> _WHAT IS EXPECTED_
Which lines in the listing below contain the word "memories"? Copy each one.
LISTED ENTRIES below:
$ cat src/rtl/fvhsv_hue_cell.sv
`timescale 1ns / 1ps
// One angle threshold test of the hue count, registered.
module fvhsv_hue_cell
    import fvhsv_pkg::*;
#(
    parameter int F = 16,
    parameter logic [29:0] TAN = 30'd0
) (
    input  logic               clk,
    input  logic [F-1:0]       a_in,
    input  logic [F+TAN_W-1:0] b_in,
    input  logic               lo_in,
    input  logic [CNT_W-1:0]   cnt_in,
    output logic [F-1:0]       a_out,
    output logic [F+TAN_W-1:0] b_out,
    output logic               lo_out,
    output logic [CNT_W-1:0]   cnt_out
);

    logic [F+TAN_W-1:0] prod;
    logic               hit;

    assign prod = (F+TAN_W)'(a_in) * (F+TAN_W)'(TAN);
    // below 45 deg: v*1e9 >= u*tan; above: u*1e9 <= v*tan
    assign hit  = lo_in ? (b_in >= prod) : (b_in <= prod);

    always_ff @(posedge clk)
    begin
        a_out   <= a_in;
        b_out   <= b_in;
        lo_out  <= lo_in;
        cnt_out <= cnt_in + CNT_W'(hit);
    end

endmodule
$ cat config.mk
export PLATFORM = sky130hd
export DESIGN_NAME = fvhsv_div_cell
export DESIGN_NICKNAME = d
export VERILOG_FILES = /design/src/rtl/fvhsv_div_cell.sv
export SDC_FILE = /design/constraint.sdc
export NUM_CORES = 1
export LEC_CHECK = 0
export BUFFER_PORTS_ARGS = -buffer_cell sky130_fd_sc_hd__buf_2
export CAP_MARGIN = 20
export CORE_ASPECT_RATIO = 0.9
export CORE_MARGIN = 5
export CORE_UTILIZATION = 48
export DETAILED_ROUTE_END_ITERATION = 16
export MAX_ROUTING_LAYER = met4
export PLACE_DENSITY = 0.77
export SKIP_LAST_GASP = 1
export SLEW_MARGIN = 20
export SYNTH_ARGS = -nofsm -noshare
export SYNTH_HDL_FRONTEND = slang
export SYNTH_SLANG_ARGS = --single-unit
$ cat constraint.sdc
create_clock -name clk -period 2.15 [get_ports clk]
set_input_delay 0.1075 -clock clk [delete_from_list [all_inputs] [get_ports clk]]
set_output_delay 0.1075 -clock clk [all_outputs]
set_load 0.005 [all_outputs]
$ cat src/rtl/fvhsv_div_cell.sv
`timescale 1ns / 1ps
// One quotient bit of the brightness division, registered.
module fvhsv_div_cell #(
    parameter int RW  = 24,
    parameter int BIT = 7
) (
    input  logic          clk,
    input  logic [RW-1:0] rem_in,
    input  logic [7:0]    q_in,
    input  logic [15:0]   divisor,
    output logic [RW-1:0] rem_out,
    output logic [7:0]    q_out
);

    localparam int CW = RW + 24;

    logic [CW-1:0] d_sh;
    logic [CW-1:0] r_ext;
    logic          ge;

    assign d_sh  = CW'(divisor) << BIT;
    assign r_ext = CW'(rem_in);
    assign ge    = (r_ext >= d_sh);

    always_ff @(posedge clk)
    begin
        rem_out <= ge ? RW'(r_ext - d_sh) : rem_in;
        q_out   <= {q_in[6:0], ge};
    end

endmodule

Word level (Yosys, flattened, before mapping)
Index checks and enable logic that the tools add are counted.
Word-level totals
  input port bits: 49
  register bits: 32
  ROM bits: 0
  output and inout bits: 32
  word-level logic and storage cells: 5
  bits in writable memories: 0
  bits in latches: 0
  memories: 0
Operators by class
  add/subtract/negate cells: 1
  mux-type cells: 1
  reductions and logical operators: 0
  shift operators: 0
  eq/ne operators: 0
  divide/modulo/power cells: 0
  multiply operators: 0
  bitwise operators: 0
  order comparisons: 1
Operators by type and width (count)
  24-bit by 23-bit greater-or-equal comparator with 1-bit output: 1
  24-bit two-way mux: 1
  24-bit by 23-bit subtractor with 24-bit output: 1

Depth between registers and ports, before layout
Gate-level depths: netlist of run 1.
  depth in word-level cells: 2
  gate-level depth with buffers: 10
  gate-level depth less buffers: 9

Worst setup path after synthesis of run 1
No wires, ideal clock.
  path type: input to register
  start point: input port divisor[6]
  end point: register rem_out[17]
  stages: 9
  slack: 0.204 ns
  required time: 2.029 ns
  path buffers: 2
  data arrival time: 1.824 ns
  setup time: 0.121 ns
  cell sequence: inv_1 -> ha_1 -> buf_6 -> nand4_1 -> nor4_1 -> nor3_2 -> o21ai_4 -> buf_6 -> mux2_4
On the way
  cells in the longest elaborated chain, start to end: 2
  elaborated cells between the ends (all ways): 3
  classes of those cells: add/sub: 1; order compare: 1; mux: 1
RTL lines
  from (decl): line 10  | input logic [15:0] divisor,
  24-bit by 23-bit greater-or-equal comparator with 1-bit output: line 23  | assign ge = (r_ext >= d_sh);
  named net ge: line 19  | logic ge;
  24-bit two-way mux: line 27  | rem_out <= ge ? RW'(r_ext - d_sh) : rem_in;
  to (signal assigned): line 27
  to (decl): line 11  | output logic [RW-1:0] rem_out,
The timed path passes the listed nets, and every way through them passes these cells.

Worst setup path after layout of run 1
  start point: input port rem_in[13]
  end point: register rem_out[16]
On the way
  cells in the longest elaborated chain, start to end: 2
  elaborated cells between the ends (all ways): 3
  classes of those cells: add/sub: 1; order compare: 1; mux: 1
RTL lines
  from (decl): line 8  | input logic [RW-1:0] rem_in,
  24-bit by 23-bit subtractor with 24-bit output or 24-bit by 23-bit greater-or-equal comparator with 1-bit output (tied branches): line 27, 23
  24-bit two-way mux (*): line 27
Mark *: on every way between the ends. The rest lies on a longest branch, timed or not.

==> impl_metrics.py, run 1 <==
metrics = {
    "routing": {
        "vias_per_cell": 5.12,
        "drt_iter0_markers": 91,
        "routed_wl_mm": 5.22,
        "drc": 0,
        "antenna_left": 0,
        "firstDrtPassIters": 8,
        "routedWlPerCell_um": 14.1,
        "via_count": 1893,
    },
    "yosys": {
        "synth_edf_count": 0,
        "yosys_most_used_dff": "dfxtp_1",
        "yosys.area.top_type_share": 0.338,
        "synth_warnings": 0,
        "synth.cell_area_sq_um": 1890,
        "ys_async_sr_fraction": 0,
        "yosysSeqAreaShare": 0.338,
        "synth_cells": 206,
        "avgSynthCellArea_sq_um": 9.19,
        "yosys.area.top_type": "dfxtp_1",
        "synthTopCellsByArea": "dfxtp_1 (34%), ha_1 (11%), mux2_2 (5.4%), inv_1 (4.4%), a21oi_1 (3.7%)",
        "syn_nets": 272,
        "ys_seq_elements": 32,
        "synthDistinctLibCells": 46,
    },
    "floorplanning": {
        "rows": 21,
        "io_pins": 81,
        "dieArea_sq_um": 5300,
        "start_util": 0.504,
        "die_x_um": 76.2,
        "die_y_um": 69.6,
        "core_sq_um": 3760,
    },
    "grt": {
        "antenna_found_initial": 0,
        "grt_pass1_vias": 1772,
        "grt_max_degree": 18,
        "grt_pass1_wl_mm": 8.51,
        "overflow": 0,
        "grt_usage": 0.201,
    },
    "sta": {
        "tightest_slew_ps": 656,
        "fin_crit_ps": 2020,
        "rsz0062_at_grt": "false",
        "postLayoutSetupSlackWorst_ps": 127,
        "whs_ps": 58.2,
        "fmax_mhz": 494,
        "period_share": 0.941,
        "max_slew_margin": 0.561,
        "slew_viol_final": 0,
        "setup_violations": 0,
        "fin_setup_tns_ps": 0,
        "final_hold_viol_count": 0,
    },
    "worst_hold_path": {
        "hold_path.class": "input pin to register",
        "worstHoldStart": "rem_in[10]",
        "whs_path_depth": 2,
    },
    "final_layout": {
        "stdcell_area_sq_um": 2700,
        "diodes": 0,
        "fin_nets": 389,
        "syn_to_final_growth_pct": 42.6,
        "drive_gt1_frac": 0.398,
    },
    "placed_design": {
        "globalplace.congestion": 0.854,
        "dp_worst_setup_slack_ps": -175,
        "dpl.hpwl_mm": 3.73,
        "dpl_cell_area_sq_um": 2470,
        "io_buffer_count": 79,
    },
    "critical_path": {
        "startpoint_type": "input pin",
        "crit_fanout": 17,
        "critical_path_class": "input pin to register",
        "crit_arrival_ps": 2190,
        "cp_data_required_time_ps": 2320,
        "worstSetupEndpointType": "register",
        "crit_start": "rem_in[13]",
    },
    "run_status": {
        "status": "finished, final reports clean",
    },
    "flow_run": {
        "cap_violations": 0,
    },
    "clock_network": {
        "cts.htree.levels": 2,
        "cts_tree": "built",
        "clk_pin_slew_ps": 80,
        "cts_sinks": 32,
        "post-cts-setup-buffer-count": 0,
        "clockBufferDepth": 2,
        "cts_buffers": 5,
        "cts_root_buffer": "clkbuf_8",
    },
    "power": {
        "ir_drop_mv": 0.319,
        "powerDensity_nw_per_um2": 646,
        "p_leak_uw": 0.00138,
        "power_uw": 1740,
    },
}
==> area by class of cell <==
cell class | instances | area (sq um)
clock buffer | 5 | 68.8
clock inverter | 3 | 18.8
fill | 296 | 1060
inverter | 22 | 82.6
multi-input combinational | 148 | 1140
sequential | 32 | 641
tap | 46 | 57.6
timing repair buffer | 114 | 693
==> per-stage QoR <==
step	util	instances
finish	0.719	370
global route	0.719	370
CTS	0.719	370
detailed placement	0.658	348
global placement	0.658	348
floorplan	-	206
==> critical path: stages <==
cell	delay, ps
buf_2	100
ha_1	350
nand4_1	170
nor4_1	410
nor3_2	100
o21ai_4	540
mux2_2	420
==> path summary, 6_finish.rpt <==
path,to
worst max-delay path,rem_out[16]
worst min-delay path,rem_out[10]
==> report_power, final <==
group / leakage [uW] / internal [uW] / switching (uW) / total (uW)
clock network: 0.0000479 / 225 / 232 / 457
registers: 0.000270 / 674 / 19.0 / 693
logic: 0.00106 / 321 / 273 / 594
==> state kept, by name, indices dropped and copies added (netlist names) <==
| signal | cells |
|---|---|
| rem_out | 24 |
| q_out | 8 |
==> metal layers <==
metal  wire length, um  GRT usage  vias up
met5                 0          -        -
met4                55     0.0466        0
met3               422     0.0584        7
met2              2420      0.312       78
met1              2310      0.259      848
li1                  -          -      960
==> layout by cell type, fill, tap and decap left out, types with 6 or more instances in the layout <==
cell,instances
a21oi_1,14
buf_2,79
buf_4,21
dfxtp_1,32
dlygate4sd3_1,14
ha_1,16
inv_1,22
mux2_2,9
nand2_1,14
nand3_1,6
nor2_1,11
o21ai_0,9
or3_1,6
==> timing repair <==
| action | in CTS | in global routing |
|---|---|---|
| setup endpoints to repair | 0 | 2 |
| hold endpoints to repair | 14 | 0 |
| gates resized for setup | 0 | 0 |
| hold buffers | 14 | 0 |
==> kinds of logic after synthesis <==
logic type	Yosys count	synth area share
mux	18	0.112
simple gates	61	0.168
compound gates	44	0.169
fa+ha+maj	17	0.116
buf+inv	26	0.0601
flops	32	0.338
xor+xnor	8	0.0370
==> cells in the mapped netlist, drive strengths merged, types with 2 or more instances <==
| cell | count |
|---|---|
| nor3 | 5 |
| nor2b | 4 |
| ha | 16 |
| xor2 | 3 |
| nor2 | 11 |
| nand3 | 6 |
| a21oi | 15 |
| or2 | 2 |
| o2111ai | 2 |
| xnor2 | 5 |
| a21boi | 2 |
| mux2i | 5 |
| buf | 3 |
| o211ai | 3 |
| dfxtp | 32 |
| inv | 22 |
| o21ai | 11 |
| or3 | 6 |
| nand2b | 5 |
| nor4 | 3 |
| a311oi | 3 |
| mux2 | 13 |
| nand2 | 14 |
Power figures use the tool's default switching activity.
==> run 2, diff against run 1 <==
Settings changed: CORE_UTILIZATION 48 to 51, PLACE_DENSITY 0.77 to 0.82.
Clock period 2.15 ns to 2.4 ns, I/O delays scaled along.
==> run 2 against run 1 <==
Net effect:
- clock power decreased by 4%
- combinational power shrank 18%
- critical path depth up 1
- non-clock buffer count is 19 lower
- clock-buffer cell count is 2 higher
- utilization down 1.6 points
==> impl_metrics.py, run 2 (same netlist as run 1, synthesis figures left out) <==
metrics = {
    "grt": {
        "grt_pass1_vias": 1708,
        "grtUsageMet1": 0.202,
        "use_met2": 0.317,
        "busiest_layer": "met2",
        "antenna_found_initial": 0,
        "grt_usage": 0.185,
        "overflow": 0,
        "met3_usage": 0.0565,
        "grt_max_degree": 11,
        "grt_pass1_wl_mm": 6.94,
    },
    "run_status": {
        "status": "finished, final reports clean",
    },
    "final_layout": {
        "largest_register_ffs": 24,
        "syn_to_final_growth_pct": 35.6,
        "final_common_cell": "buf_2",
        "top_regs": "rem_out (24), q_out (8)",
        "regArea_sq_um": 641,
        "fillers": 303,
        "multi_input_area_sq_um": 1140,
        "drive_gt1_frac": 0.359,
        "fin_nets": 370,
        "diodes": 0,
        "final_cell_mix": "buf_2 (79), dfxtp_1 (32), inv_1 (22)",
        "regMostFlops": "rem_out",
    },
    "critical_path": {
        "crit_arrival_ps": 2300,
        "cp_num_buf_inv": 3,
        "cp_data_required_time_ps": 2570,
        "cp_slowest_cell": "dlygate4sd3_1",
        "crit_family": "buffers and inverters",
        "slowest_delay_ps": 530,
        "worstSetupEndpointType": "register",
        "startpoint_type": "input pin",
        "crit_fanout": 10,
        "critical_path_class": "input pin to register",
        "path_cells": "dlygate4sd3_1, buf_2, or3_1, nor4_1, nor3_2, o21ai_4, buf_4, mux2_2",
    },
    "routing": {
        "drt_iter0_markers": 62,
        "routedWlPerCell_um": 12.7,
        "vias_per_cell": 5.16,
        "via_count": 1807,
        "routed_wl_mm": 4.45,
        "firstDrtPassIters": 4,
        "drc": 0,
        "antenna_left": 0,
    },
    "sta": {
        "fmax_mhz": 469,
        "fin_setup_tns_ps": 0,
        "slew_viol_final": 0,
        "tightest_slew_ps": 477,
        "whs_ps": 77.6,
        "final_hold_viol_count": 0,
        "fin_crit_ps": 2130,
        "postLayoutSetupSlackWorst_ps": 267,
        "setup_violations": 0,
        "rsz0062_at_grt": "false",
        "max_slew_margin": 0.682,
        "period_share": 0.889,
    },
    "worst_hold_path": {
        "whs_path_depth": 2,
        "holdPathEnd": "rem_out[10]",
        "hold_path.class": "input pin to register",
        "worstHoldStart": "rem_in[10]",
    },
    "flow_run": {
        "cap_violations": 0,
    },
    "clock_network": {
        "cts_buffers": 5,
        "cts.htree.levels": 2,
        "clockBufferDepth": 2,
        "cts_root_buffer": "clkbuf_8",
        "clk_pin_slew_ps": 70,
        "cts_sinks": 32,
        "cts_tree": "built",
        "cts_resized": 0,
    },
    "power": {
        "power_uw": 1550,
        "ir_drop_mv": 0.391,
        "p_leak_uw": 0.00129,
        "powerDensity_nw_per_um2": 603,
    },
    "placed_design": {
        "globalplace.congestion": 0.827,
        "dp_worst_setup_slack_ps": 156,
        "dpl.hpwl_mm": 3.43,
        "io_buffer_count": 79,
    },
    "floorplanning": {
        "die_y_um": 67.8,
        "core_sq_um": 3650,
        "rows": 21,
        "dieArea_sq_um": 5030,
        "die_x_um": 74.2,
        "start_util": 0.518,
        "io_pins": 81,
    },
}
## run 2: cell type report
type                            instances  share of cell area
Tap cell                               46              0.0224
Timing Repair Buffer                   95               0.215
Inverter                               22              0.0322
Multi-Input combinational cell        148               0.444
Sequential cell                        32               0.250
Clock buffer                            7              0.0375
End of LISTED ENTRIES.
> _OUTPUT FOR THIS TASK_
  bits in writable memories: 0
  memories: 0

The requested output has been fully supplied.